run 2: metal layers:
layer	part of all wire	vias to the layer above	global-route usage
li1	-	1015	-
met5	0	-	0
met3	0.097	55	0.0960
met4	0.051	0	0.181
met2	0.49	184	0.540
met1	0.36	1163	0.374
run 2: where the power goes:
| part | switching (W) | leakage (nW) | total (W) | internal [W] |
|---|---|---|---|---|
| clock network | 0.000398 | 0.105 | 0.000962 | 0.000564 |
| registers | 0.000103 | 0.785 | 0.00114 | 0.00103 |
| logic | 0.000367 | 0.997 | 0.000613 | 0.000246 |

----

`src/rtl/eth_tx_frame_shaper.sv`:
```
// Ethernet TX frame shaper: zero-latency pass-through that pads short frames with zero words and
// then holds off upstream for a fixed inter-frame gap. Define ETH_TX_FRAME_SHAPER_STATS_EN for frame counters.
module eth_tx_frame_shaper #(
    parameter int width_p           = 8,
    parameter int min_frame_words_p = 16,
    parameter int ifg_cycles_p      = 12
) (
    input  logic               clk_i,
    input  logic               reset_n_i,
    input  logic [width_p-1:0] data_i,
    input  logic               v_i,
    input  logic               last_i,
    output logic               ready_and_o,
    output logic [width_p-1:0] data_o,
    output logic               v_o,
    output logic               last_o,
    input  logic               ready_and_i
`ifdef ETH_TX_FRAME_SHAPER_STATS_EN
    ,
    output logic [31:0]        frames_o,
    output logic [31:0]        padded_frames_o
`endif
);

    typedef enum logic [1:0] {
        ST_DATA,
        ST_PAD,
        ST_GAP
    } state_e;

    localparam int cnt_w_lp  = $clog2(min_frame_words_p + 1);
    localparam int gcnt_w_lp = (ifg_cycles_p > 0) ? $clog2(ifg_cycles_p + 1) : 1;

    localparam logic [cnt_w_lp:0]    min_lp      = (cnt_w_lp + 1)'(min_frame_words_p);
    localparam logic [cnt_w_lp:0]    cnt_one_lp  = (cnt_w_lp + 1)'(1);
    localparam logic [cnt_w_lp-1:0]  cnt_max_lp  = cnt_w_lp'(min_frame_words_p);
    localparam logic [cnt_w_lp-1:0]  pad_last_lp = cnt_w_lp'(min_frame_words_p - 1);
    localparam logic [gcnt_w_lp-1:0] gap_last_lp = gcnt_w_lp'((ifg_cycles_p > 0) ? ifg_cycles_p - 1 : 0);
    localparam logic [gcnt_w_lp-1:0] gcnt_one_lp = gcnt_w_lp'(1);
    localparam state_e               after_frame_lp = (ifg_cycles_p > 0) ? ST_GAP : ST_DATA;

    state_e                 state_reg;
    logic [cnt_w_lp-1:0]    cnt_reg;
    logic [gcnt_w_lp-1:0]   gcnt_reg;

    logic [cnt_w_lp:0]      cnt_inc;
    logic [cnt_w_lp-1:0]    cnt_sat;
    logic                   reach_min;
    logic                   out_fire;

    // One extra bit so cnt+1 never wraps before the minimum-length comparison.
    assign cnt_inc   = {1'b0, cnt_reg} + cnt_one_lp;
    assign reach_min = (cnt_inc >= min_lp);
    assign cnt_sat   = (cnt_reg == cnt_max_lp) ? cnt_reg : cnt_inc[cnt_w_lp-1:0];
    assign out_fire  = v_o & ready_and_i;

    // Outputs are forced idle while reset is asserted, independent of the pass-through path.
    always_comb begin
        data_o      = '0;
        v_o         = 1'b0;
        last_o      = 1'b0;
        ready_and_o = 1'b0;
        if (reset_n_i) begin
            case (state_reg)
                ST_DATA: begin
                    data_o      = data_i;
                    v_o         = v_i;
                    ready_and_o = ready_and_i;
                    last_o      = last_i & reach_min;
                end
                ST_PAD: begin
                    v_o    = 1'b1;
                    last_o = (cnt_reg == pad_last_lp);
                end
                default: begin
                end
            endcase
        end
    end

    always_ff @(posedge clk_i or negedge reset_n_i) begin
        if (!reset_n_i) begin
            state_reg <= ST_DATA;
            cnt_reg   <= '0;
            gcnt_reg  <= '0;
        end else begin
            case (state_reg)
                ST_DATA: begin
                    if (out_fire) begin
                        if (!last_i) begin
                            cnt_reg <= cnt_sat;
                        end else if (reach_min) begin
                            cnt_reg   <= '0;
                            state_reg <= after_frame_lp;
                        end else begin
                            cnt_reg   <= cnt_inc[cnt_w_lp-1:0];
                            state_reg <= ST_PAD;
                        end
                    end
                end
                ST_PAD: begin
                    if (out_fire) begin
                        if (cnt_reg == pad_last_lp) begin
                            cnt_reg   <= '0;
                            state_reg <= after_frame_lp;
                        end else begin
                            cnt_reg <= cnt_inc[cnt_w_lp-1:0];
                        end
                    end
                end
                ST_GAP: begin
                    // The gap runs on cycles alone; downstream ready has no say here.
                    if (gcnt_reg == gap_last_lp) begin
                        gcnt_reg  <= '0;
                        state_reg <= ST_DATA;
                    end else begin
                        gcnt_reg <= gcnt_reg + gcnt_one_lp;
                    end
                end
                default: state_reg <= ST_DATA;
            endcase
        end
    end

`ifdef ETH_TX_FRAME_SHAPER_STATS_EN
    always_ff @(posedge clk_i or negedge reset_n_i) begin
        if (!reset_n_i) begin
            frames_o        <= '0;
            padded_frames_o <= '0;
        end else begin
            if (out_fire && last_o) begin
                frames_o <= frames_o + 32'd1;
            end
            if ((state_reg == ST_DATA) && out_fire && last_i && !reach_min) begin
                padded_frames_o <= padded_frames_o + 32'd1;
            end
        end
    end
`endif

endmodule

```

----

Your instructions:
What are the lines, exactly as written above, from the line with "0.00114 | 0.00103 |" to the line with "0.000613 | 0.000246 |", both included? Output only those.

Result of this task:
| registers | 0.000103 | 0.785 | 0.00114 | 0.00103 |
| logic | 0.000367 | 0.997 | 0.000613 | 0.000246 |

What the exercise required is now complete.